Table 2. Different course of SNR at each side of the chest wall during the study. p₁ for ITA side; p₂ for the other side; p₃ for the difference in the course of between both sides.

	ITA Side	p1	Other Side	p2	Side Difference	p3
BL to H2	−7.85	<0.001	−6.86	<0.001	0.985	<0.001
H2 to H24	3.52	<0.001	2.31	<0.05	−1.201	<0.001
H24 to H144	−0.08	0.937	1.20	0.306	1.277	<0.001

).

The effects of surgery and ITA preparation were independent from age, sex, weight and height of the patients. Heart rhythm returned to sinus rhythm in most patients at H24 and H144. Therefore, only the effects of atrial or ventricular pacing at H2 were tested, and no significant effect on SNR was found.

4. Discussion

Contact-free photoplethysmograms were acquired by iPPG on the chest wall of patients before and after CABG. They showed an overall decrease of the signal strength after surgery, followed by a gradual but incomplete recovery until day six. They also indicated a specific impact of the unilateral ITA preparation on the perfusion of the respective side of the chest wall, which was illustrated by a deeper drop and slower recovery of the signal strength.
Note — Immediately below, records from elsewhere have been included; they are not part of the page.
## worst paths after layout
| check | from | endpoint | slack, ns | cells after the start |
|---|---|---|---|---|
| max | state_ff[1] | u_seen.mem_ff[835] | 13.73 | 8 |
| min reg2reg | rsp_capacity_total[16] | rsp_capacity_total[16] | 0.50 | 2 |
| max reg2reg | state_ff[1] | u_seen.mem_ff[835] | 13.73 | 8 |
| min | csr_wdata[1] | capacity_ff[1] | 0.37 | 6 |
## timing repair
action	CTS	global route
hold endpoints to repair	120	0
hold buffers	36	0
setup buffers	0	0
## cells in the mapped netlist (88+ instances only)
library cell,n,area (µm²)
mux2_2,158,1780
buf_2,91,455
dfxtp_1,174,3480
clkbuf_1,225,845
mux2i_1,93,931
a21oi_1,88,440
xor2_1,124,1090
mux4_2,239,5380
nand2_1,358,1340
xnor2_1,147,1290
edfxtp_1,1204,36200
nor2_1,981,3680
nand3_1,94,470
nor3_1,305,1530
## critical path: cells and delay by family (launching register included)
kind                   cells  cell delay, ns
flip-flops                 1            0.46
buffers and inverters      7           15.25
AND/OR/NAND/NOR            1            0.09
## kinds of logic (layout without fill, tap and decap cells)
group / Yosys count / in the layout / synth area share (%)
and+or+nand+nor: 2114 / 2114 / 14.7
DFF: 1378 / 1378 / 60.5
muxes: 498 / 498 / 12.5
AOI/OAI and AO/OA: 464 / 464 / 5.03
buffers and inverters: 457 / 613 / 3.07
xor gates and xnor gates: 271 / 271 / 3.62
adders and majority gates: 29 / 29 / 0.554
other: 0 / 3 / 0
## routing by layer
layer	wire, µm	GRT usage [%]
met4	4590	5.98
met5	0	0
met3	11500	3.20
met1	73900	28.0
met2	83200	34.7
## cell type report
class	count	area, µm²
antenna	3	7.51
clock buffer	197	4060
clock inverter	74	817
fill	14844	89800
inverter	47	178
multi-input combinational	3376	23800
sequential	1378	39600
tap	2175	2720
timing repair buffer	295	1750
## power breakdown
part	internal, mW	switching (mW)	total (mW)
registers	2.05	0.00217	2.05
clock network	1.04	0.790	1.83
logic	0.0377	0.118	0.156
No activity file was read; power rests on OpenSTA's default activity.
These results are consistent with the cardiovascular effects of major surgery on the cutaneous circulation, and the local outcome of ITA preparation on the perfusion of the chest wall. Depending on its extent, surgery initiates a reaction of the autonomous nervous system along with an upraise of circulating catecholamine levels and local vasoconstriction [31]. Aiming at the perfusion of vital organs, the cardiovascular reaction to a surgical trauma etiologically resembles that of shock to some degree [21]. In such conditions the peripheral circulation is the first to be limited and the last to be fully restored [18]. Accordingly, the number of perfused small vessels in the peripheral circulation is significantly reduced after cardiac surgery, even at a greater distance from the surgical site, and is not fully restored after 24 h [32]. The local effects of ITA preparation are demonstrated in a reduced sternal perfusion, which is partially balanced out by a collateral vascularization but is still evident seven days after surgery [33]. The ITA is also the main feeding vessel of the skin on the anterior chest wall with a restriction to the respective side of the body [25]. The resection of an ITA thus gives reason for a reduced cutaneous perfusion, though a collateral vascularization exists as well.
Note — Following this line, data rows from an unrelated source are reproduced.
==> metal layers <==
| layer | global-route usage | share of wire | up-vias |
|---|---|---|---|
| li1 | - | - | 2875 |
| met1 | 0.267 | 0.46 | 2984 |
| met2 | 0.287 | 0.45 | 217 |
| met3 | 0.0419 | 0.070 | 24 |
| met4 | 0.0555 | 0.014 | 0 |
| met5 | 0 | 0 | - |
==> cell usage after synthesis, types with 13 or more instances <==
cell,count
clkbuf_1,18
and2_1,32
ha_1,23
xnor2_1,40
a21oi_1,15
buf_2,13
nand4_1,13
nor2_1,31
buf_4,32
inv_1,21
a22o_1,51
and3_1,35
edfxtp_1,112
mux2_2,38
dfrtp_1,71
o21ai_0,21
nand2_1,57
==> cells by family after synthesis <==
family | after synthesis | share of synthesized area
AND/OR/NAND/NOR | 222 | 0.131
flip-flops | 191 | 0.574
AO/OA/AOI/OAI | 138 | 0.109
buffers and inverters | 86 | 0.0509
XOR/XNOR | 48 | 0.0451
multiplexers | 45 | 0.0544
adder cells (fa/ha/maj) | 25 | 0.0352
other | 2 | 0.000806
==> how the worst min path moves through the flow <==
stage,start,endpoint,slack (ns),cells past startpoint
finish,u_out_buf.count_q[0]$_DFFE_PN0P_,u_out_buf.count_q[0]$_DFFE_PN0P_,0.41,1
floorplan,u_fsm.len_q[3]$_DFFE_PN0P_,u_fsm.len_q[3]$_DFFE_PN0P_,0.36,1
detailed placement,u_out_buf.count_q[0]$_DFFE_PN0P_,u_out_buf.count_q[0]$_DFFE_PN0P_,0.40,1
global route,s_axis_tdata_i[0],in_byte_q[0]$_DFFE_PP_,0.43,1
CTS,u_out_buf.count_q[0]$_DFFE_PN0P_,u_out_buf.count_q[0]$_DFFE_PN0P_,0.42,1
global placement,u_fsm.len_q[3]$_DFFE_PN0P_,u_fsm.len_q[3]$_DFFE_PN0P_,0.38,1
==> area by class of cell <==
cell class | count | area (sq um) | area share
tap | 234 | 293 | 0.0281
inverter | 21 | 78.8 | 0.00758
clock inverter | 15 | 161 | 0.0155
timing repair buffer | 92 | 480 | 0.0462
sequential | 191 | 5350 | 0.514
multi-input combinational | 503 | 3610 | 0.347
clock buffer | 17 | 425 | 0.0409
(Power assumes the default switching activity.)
The relation of the iPPG signal to the microcirculatory sequelae after major surgery and to the local impact of ITA preparation is explained by its signal origin. The cutaneous blood volume pulse is seen as the key source of iPPG [34,35,36]. This is underlined by the peak signal strength of iPPG corresponding to the absorption maximum of haemoglobin in the spectral range of green light. Since the propagation of green light into the skin is circumscribed to about 1 mm [37,38], the hemodynamic information content of iPPG is specific for the cutaneous microcirculation. Though not a direct measure, iPPG signals are strongly associated to cutaneous perfusion [13].
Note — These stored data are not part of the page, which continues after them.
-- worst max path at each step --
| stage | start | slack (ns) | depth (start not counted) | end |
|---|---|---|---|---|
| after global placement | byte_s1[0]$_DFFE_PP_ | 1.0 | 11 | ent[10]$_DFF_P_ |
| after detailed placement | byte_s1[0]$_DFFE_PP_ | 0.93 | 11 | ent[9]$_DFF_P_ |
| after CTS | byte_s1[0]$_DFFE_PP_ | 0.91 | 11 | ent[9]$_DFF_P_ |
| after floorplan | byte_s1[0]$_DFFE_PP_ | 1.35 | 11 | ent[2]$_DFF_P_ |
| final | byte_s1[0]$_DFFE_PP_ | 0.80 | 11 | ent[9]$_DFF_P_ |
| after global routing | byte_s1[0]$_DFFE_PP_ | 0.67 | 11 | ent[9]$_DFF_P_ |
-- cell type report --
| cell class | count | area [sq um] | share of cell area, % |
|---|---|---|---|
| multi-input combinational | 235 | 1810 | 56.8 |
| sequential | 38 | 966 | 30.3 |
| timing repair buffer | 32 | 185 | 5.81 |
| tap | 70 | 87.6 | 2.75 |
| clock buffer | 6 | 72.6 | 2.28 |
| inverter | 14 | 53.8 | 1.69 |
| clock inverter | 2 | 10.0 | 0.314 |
File: src/rtl/mrope_ram.sv
`timescale 1ns / 1ps
// Generic single-write, single-read RAM with a registered read port.
module mrope_ram #(
  parameter int WIDTH  = 8,
  parameter int DEPTH  = 16,
  parameter int ADDR_W = (DEPTH > 1) ? $clog2(DEPTH) : 1
) (
  input  logic              clk,
  input  logic              we,
  input  logic [ADDR_W-1:0] waddr,
  input  logic [WIDTH-1:0]  wdata,
  input  logic [ADDR_W-1:0] raddr,
  output logic [WIDTH-1:0]  rdata
);

  logic [WIDTH-1:0] mem [DEPTH];

  always_ff @(posedge clk) begin
    if (we) begin
      mem[waddr] <= wdata;
    end
    rdata <= mem[raddr];
  end

endmodule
The results of this study prove iPPG is suitable to reveal the effects of major surgery on the perfusion of the skin. Remarkably, iPPG was able to reveal even small alterations of local blood supply accounting for only 2.8% of iPPG’s signal variance. These outcomes depend on the specificity of iPPG for the cutaneous microcirculation, its sensitivity to autonomous nervous activity and vascular regulation and on the association of the cutaneous blood volume pulse to perfusion.

Of note, iPPG was evaluated by relative changes of its signal strength during the course of the study. Owing to their high variability between subjects, absolute values of iPPG parameters as presented here do not allow to draw conclusions about the actual amount of cutaneous perfusion. Further studies are needed to specify iPPG in its circulatory context and to clarify artefacts and confounders affecting the iPPG measurement.

5. Conclusions

iPPG can be used to assess the changes of cutaneous perfusion after major surgery. It is also sensitive for the effects of specific surgical procedures on regional cutaneous perfusion.